Information given section start
File: config.mk
export PLATFORM = sky130hd
export DESIGN_NAME = fetch_seq
export DESIGN_NICKNAME = d
export VERILOG_FILES = /design/src/rtl/fetch_seq.sv
export SDC_FILE = /design/constraint.sdc
export NUM_CORES = 1
export LEC_CHECK = 0
export ABC_AREA = 1
export CORE_MARGIN = 3
export CORE_UTILIZATION = 45
export CTS_CLUSTER_DIAMETER = 50
export DETAILED_ROUTE_END_ITERATION = 8
export GPL_ROUTABILITY_DRIVEN = 1
export GPL_TIMING_DRIVEN = 0
export PLACE_DENSITY_LB_ADDON = 0.08
export SYNTH_ARGS = -nofsm -noshare
export SYNTH_HDL_FRONTEND = slang
export SYNTH_SLANG_ARGS = --single-unit
File: constraint.sdc
create_clock -name clk -period 2.85 [get_ports clk]
set_input_delay 0.7125 -clock clk [delete_from_list [all_inputs] [get_ports clk]]
set_output_delay 0.7125 -clock clk [all_outputs]
set_load 0.03 [all_outputs]
File: src/rtl/fetch_seq.sv
// Instruction fetch/execute sequencer for the 8-bit accumulator core.
// Owns the PC, the program-memory read port and the call/return stack.
module fetch_seq #(
    parameter int                    ADDR_WIDTH   = 8,
    parameter int                    STACK_DEPTH  = 8,
    parameter logic [ADDR_WIDTH-1:0] RESET_VECTOR = '0
) (
    input  logic                  clk,
    input  logic                  rst_n,
    output logic [ADDR_WIDTH-1:0] pm_addr,
    output logic                  pm_rd_en,
    input  logic [7:0]            pm_data,
    input  logic                  stall,
    output logic [7:0]            instr,
    output logic [7:0]            operand,
    output logic                  exec,
    input  logic                  jmp_en,
    input  logic [1:0]            stack_control,
    input  logic                  soft_rst,
    output logic [1:0]            stack_flags,
    output logic                  stack_err,
    output logic [ADDR_WIDTH-1:0] pc
);

    localparam int IDX_W = $clog2(STACK_DEPTH);
    localparam int SP_W  = IDX_W + 1;

    typedef enum logic [1:0] {FETCH, LATCH_OP, LATCH_ARG, EXEC} state_t;

    state_t                state;
    logic [ADDR_WIDTH-1:0] pc_q;
    logic [SP_W-1:0]       sp;
    logic [ADDR_WIDTH-1:0] stack_mem [STACK_DEPTH];
    logic                  full, empty;
    logic                  push_req, pop_req;
    logic [IDX_W-1:0]      push_idx, pop_idx;
    logic [ADDR_WIDTH-1:0] operand_pc;

    function automatic logic has_operand(input logic [7:0] op);
        case (op)
            8'h01, 8'h02, 8'h03, 8'h04, 8'h05,
            8'h0A, 8'h0B, 8'h0C, 8'h0E, 8'h0F,
            8'h10, 8'h11, 8'h12: return 1'b1;
            default:             return 1'b0;
        endcase
    endfunction

    assign full        = (sp == SP_W'(STACK_DEPTH));
    assign empty       = (sp == '0);
    assign stack_flags = {full, empty};
    assign push_req    = (stack_control == 2'b10);
    assign pop_req     = (stack_control == 2'b01);
    assign push_idx    = sp[IDX_W-1:0];
    assign pop_idx     = IDX_W'(sp - 1'b1);
    assign operand_pc  = ADDR_WIDTH'(operand);
    assign pm_addr     = pc_q;
    assign pc          = pc_q;

    // Operand read is issued in the same cycle the opcode arrives, so it
    // must decode pm_data combinationally rather than the latched instr.
    assign pm_rd_en = rst_n && (((state == FETCH) && !stall) ||
                                ((state == LATCH_OP) && has_operand(pm_data)));

    always_ff @(posedge clk) begin
        if (!rst_n) begin
            state     <= FETCH;
            pc_q      <= RESET_VECTOR;
            sp        <= '0;
            instr     <= 8'h13;
            operand   <= 8'h00;
            exec      <= 1'b0;
            stack_err <= 1'b0;
        end else begin
            case (state)
                FETCH: begin
                    if (!stall) begin
                        pc_q  <= pc_q + 1'b1;
                        state <= LATCH_OP;
                    end
                end
                LATCH_OP: begin
                    instr <= pm_data;
                    if (has_operand(pm_data)) begin
                        pc_q  <= pc_q + 1'b1;
                        state <= LATCH_ARG;
                    end else begin
                        operand <= 8'h00;
                        exec    <= 1'b1;
                        state   <= EXEC;
                    end
                end
                LATCH_ARG: begin
                    operand <= pm_data;
                    exec    <= 1'b1;
                    state   <= EXEC;
                end
                EXEC: begin
                    if (!stall) begin
                        exec  <= 1'b0;
                        state <= FETCH;
                        if ((instr == 8'h0C && full) || (instr == 8'h0D && empty))
                            stack_err <= 1'b1;
                        if (soft_rst) begin
                            pc_q <= RESET_VECTOR;
                            sp   <= '0;
                        end else if (pop_req) begin
                            if (!empty) begin
                                pc_q <= stack_mem[pop_idx];
                                sp   <= sp - 1'b1;
                            end
                        end else if (push_req) begin
                            // A call on a full stack still jumps; only the return address is lost.
                            if (!full) begin
                                stack_mem[push_idx] <= pc_q;
                                sp                  <= sp + 1'b1;
                            end
                            pc_q <= operand_pc;
                        end else if (jmp_en && has_operand(instr)) begin
                            pc_q <= operand_pc;
                        end
                    end
                end
                default: state <= FETCH;
            endcase
        end
    end

endmodule

Word level (Yosys, flattened, before mapping):

Memories as Yosys holds them, arrays and structs flattened. A register that Yosys moved wholly into a read port is not among the register bits.
Cells that the tools add are included.

* $add $sub $neg: 3
* equality and inequality tests: 16
* multiplexer cells: 44
* bitwise logic cells: 1
* reduce and logical (&&, ||, !) cells: 23

Operator list (number)
* two-way mux 8 bit: 9
* one-hot mux 8 bit (3 select lines): 1
* two-way mux 1 bit: 22
* two-way mux 4 bit: 5
* equality test 8 x 4 -> 1 bit (second input constant): 2
* one-hot mux 8 bit (2 select lines): 1
* two-way mux 5 bit: 2
* nonzero test 3 bit: 3
* adder 8 x 1 -> 8 bit (second input constant): 1
* one-hot mux 2 bit (4 select lines): 1
* equality test 2 bit (second input constant): 3
* logical AND 1 bit: 6
* logical NOT 3 bit: 2
* != test 2 bit (second input constant): 3
* AND reduction 3 bit: 2
* AND reduction 6 bit: 1
* != test 5 bit (second input constant): 1
* AND reduction 5 bit: 1
* adder 4 x 1 -> 4 bit (second input constant): 1
* equality test 2 x 1 -> 1 bit (second input constant): 2
* equality test 4 bit (second input constant): 1
* logical NOT 4 bit: 1
* two-way mux 2 bit: 2
* != test 4 bit (second input constant): 1
* other kinds (11): 13

* register bits: 32
* bits in writable memories: 64
* memory bits (read-only): 96
* output and inout port bits: 37
* word-level logic and storage cells: 98
* memories kept: 4

Memories
* stack_mem: depth 8, width 8, rd ports 1, clocked after Yosys merged registers in 0, wr ports 1, RTL line 33 `logic [ADDR_WIDTH-1:0] stack_mem [STACK_DEPTH];`
* (no name shown): depth 32, width 1, rd ports 1, clocked after Yosys merged registers in 0, wr ports 0, RTL line 40 `case (op)`
* (no name shown): depth 32, width 1, rd ports 1, clocked after Yosys merged registers in 1, wr ports 0, RTL line 40
* (no name shown): depth 32, width 1, rd ports 1, clocked after Yosys merged registers in 0, wr ports 0, RTL line 40

Longest topological paths before layout:

Gate-level depths: netlist (run 1).

* depth in word-level cells: 15
* depth in mapped cells: 15
* depth with buffers taken out: 12

Least setup slack after synthesis (run 1):

No wires, ideal clock.

* path type: input port to output port
* start point: input pm_data[2]
* end point: output pm_rd_en
* arrival: 1.618 ns
* path slack: 0.519 ns
* cell stages on the path: 5
* cell sequence: nor2_1 -> nand2_1 -> a21oi_2 -> nand3_2 -> a21oi_1

* cells in the longest elaborated chain, start to end: 5

Ends and longest elaborated chain
* start, declared: RTL line 12 `input logic [7:0] pm_data,`
* memory (32 x 1 bit)
* two-way mux 1 bit: RTL line 40
* logical AND 1 bit: RTL line 62 `((state == LATCH_OP) && has_operand(pm_data)));`
* logical OR 1 bit: RTL line 61 `assign pm_rd_en = rst_n && (((state == FETCH) && !stall) ||`
* logical AND 1 bit: RTL line 61
* end, declared: RTL line 11 `output logic pm_rd_en,`

Every way passes these cells.

Final worst setup path (run 1):

* start point: input pm_data[0]
* end point: output pm_rd_en

Same word-level chain as after synthesis.

==> results of run 1 <==
==> per-layer routing <==
metal	vias to the layer above	wire length, um
met1	1936	5550
li1	2053	-
met5	-	0
met3	16	580
met4	0	205
met2	105	6720
==> state kept, by name, indices dropped and copies added (netlist names), named ones only <==
| name | flops |
|---|---|
| state | 2 |
| sp | 4 |
| exec | 1 |
| stack_mem | 64 |
| instr | 8 |
| pc | 8 |
| operand | 8 |
| stack_err | 1 |
==> final cells by class <==
class                      instances  area share
buffer                            30      0.0402
clock buffer                       9      0.0367
clock inverter                     7      0.0153
inverter                          90      0.0563
multi-input combinational        391       0.319
sequential                        97       0.421
tap                              140      0.0286
timing repair buffer              52      0.0832
==> cell families (layout without fill, tap and decap cells) <==
group / after synthesis / in the layout
AOI/OAI and AO/OA: 41 / 41
xor gates and xnor gates: 1 / 1
adders and majority gates: 10 / 10
buffers and inverters: 120 / 188
DFF: 97 / 97
and+or+nand+nor: 339 / 339
==> synth_stat cells <==
library cell / n
nor2_2: 10
nand3_4: 1
nor4_1: 1
nor3_1: 5
clkinv_1: 1
a21oi_1: 14
buf_4: 14
or2_2: 2
nand2_1: 184
inv_2: 8
xnor2_1: 1
a21oi_4: 1
nand3_1: 69
buf_2: 7
nor2_4: 2
nand2_2: 7
nand3_2: 2
edfxtp_1: 64
nor2_1: 43
buf_6: 6
o21ai_0: 13
clkbuf_2: 1
a21oi_2: 1
clkbuf_8: 1
inv_4: 3
dfxtp_1: 33
ha_1: 10
a211oi_1: 1
o211ai_1: 1
nand3b_1: 1
nor2_8: 2
buf_12: 1
o21ai_2: 1
o211ai_2: 2
nand2_4: 5
nor3_2: 2
nand4_1: 3
o21ai_1: 7
inv_1: 78
==> worst max path at each step <==
stage | startpoint | to | cells past startpoint
3_5_place_dp | soft_rst | stack_mem[3][5]$_DFFE_PP_ | 8
3_3_place_gp | soft_rst | stack_mem[2][0]$_DFFE_PP_ | 8
6_report | pm_data[0] | pm_rd_en | 8
5_1_grt | pm_data[0] | pm_rd_en | 8
4_1_cts | sp[0]$_SDFFE_PN0P_ | stack_flags[1] | 8
2_1_floorplan | pm_data[2] | pm_rd_en | 5
==> what timing repair did <==
item,CTS,global route
endpoints found under the setup margin,31,11
pin swaps,0,1
gates resized for setup,11,9
hold buffers,0,0
==> power by group <==
part | internal [uW] | switching [uW]
clock | 771 | 531
sequential | 1820 | 414
combinational | 1020 | 1480
total | 3620 | 2430
==> through the flow <==
step	utilization	cells	hold slack [ns]
4_1_cts	0.558	816	0.473
3_5_place_dp	0.528	800	0.455
2_1_floorplan	-	608	0.485
5_1_grt	0.558	816	0.498
3_3_place_gp	0.527	799	0.450
6_report	0.558	816	0.469
==> worst max-delay path, stage by stage <==
cell and delay, ns:
clkdlybuf4s50_1 0.54, inv_2 0.07, nand2_1 0.07, nand3_1 0.06, nand3_1 0.10, nand3_2 0.14, a21oi_2 0.17, clkbuf_4 0.20
==> run_results.csv, run 1 <==
group,metric,value,unit
outcome,status,"completed",
floorplanning,top_level_ports,52,
global_routing,overflow,0,
yosys,yosysUniqueCellTypes,39,
yosys,ys_seq_area_frac,0.506,
sta,finalCritPeriodShare,0.978,
setup_path,worst-path-max-fanout,4,
sta,setup_viol,0,
setup_path,cp.arrival,2.07,ns
routing,wl_per_cell,16.0,um
setup_path,critical_path_class,"primary input to output port",
routing,drc,0,
sta,fin_skew,0.0111,ns
yosys,syn_inst,608,
clock_tree,clk_latency,0.35,ns
global_routing,busiest_layer,"met2",
sta,fin_ws,0.0636,ns
placement,place.gp.congestion,0.870,
yosys,synth-simple-area-share,0.304,
routing,antenna_left,0,
yosys,yosysWarnings,0,
placement,placed_cell_area,5800,sq um
layout,nFillCells,1007,
setup_path,timing.critical_path.required,2.14,ns
layout,design_area,6130,sq um
floorplanning,die-area,12700,sq um
clock_tree,cts_root_buffer,"clkbuf_16",
sta,min_period,2.79,ns
sta,finalHoldViolations,0,
layout,nets,696,
yosys,yosys.area_share.xor_xnor,0.00172,
worst_hold_path,worstHoldStart,"stack_err$_SDFFE_PN0P_",
pwr,power_density,985,nW/um^2
global_routing,antenna_found_initial,0,
routing,vias,4110,
yosys,synth_top_cell_by_area,"edfxtp_1",
clock_tree,cts_setup_buffers,0,
layout,seqCellArea,2580,sq um
global_routing,met2_usage,0.390,
yosys,synth_fa_ha_area_frac,0.0245,
global_routing,grt_max_degree,17,
setup_path,r2r_end,"stack_mem[7][2]$_DFFE_PP_",
global_routing,grt_pass1_wl,21.3,mm
worst_hold_path,holdCritPathClass,"flip-flop to flip-flop",
clock_tree,tritoncts,"done",
pwr,peakVddDrop,584,uV
layout,mostFrequentLayoutCell,"nand2_1",
sta,drv_slew,0,
routing,drtIter0Drc,196,
yosys,yosys-mux-area-fraction,0,
clock_tree,cts-buffers-inserted,9,
yosys,synth_compound_area_frac,0.0478,
setup_path,start_kind,"primary input",
global_routing,met1_usage,0.267,
layout,mostFrequentLayoutCells,"184 x nand2_1, 78 x inv_1, 69 x nand3_1, 64 x edfxtp_1, 46 x clkdlybuf4s50_1",
pwr,static-leakage-power,0.00278,uW
floorplanning,rows,38,
floorplanning,die_height,112,um
yosys,syn_area,5100,sq um
floorplanning,core-area,11000,sq um
layout,multi_input_area,1950,sq um
sta,fmax,359,MHz
yosys,yosys.area.top_type_share,0.377,
setup_path,ff2ff_setup_slack,0.17,ns
placement,dp_slack,-0.615,ns
layout,num_antenna_cells,0,
yosys,ys_ff_latch,97,
clock_tree,htreeDepth,3,
routing,viasPerCell,5.04,
yosys,synth_top_family_by_area,"simple AND/OR/NAND/NOR gates",
yosys,syn_avg_cell_area,8.39,sq um
global_routing,use_met3,0.0275,
sta,tns,0,ns
placement,dpl.hpwl,9.52,mm
clock_tree,cts_buffer_depth,2,
sta,worst_slew_pin_slew,0.811,ns
worst_hold_path,hold_depth,2,
worst_hold_path,hold_path_end,"stack_err$_SDFFE_PN0P_",
setup_path,r2r-start,"sp[0]$_SDFFE_PN0P_",
setup_path,ff2ff_path_depth,9,
clock_tree,cts.clk_slew.worst_paths,0.07,ns
sta,rsz0062_at_grt,"yes",
sta,slew_headroom,0.456,
global_routing,grtUsageTotal,0.216,
run,maxCapViolCount,0,
layout,drive_gt1_frac,0.154,
clock_tree,cts.sinks,97,
pwr,power,6040,uW
layout,area_growth,20.2,%
floorplanning,start_util,0.465,
yosys,synth_area_leaders,"edfxtp_1 38%, nand2_1 14%, dfxtp_1 13%",
setup_path,cp-end-kind,"output port",
floorplanning,die_w,112,um
global_routing,grt_pass1_vias,4105,
yosys,syn_nets,633,
routing,routed_wl,13.1,mm
placement,portBuffers,51,
routing,dr.pass1.iters,5,
(Power assumes the default switching activity.)
==> run 2, diff against run 1 <==
- PLACE_DENSITY: not set -> 0.71
- PLACE_DENSITY_LB_ADDON: 0.08 -> not set
==> run_results.csv, run 2 (same netlist as run 1, synthesis figures left out) <==
group,metric,value,unit
routing,routed_wl,12.7,mm
layout,largest_reg_flops,64,
clock_tree,cts_buffer_depth,2,
sta,rsz0062_at_grt,"yes",
setup_path,worst-path-max-fanout,4,
global_routing,grtUsageTotal,0.205,
sta,slew_headroom,0.507,
setup_path,timing.critical_path.required,2.14,ns
sta,drv_slew,0,
setup_path,ff2ff_path_depth,9,
layout,mostFrequentLayoutCell,"nand2_1",
pwr,power,5920,uW
layout,fin_util,0.556,
sta,fin_skew,0.00933,ns
layout,nets,695,
sta,worst_slew_pin_slew,0.736,ns
pwr,combPwrFrac,0.428,
placement,placed_cell_area,5790,sq um
setup_path,start_kind,"primary input",
setup_path,r2r-start,"sp[0]$_SDFFE_PN0P_",
clock_tree,htreeDepth,3,
pwr,swShare,0.417,
sta,finalHoldViolations,0,
setup_path,r2r_end,"stack_mem[4][4]$_DFFE_PP_",
routing,viasPerCell,5.15,
run,maxCapViolCount,0,
routing,antenna_left,0,
worst_hold_path,holdCritPathClass,"flip-flop to flip-flop",
setup_path,cp.arrival,2.04,ns
sta,fmax,363,MHz
clock_tree,cts-buffers-inserted,9,
layout,drive_gt1_frac,0.159,
global_routing,overflow,0,
pwr,p_clk_frac,0.198,
clock_tree,cts_root_buffer,"clkbuf_16",
placement,dpl.hpwl,9.12,mm
setup_path,cp-endpoint,"pm_rd_en",
floorplanning,die_w,112,um
sta,hold_ws,0.453,ns
layout,mostFrequentLayoutCells,"184 x nand2_1, 78 x inv_1, 69 x nand3_1, 64 x edfxtp_1, 47 x clkdlybuf4s50_1",
pwr,static-leakage-power,0.00274,uW
placement,place_inst,799,
placement,portBuffers,51,
routing,dr.pass1.iters,5,
global_routing,grt_pass1_wl,20.5,mm
floorplanning,die_height,112,um
sta,setup_viol,0,
setup_path,cp-end-kind,"output port",
pwr,p_switching,2470,uW
layout,regMostFlops,"stack_mem",
routing,drtIter0Drc,272,
floorplanning,rows,38,
global_routing,grt_max_degree,19,
global_routing,grt_pass1_vias,4114,
setup_path,critical_path_class,"primary input to output port",
pwr,internal-power,3450,uW
pwr,peakVddDrop,815,uV
floorplanning,top_level_ports,52,
setup_path,startpoint,"pm_data[2]",
floorplanning,start_util,0.465,
layout,layout.cells.non_filler,815,
sta,finalCritPeriodShare,0.966,
routing,wl_per_cell,15.6,um
clock_tree,tritoncts,"done",
clock_tree,hold_buffers,0,
floorplanning,die-area,12700,sq um
pwr,power_density,970,nW/um^2
setup_path,ff2ff_setup_slack,0.16,ns
routing,vias,4195,
layout,design_area,6110,sq um
pwr,seqPwrFrac,0.374,
clock_tree,clk_latency,0.35,ns
floorplanning,core-area,11000,sq um
clock_tree,cts.clk_slew.worst_paths,0.07,ns
layout,area_growth,19.7,%
layout,num_antenna_cells,0,
placement,place.gp.congestion,0.846,
global_routing,antenna_found_initial,0,
clock_tree,cts.sinks,97,
outcome,status,"completed",
routing,drc,0,
sta,min_period,2.75,ns
clock_tree,cts_setup_buffers,0,
[run 2: cell types whose count changed in the layout (fill, tap and decap cells not counted), moves of 2 or more]
cell	previous run	this run
nor2_1	42	39
clkinvlp_4	0	2
bufinv_16	2	0
nor2_2	11	14
[run 2: power groups by stage]
stage          clock network, uW  logic, uW  registers (uW)
3_5_place_dp                   0       2530            2230
4_1_cts                     1180       2540            2210
3_3_place_gp                   0       2470            2220
5_1_grt                     1230       2760            2260
2_1_floorplan                  0       1460            2400
6_report                    1170       2540            2220
[run 2: what timing repair did]
action | 4_1_cts | 5_1_grt
resized for setup | 12 | 11
endpoints found under the setup margin | 35 | 28
pin swaps | 0 | 0
[run 2: critical path: stages]
cell,delay (ns)
clkdlybuf4s50_1,0.54
inv_1,0.08
nand2_1,0.06
nand3_1,0.06
nand3_1,0.10
nand3_2,0.12
a21oi_2,0.15
clkbuf_4,0.20
[run 2: area by class of cell]
class | instances | area (sq um)
Timing Repair Buffer | 51 | 500
Tap cell | 140 | 175
Clock inverter | 7 | 65.1
Multi-Input combinational cell | 391 | 1970
Clock buffer | 9 | 225
Fill cell | 998 | 4870
Buffer | 30 | 246
Sequential cell | 97 | 2580
Inverter | 90 | 345
[run 2: stage by stage]
step,setup slack (ns),TNS (ns)
floorplan,0.519,0
global placement,-0.570,-18.62
detailed placement,-0.643,-21.39
CTS,0.0112,0
global route,-0.0397,-0.0511
finish,0.0973,0
[run 2: metal layers]
metal | part of all wire | track usage
met1 | 0.43 | 0.261
met2 | 0.50 | 0.353
met3 | 0.058 | 0.0345
met4 | 0.019 | 0.0697
met5 | 0 | 0
[run 2: how the worst min path moves through the flow]
stage	start	cells past startpoint	endpoint	slack (ns)
4_1_cts	stack_err$_SDFFE_PN0P_	2	stack_err$_SDFFE_PN0P_	0.46
3_3_place_gp	stack_err$_SDFFE_PN0P_	2	stack_err$_SDFFE_PN0P_	0.45
2_1_floorplan	state[0]$_SDFFE_PN0P_	2	state[0]$_SDFFE_PN0P_	0.48
5_1_grt	stack_err$_SDFFE_PN0P_	2	stack_err$_SDFFE_PN0P_	0.49
3_5_place_dp	stack_err$_SDFFE_PN0P_	2	stack_err$_SDFFE_PN0P_	0.45
6_report	stack_err$_SDFFE_PN0P_	2	stack_err$_SDFFE_PN0P_	0.45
Information given section end
What you should do ->
The lines holding the string "netlist" are what is needed from the material above.

Answer for the task ->
Gate-level depths: netlist (run 1).
==> state kept, by name, indices dropped and copies added (netlist names), named ones only <==
==> run_results.csv, run 2 (same netlist as run 1, synthesis figures left out) <==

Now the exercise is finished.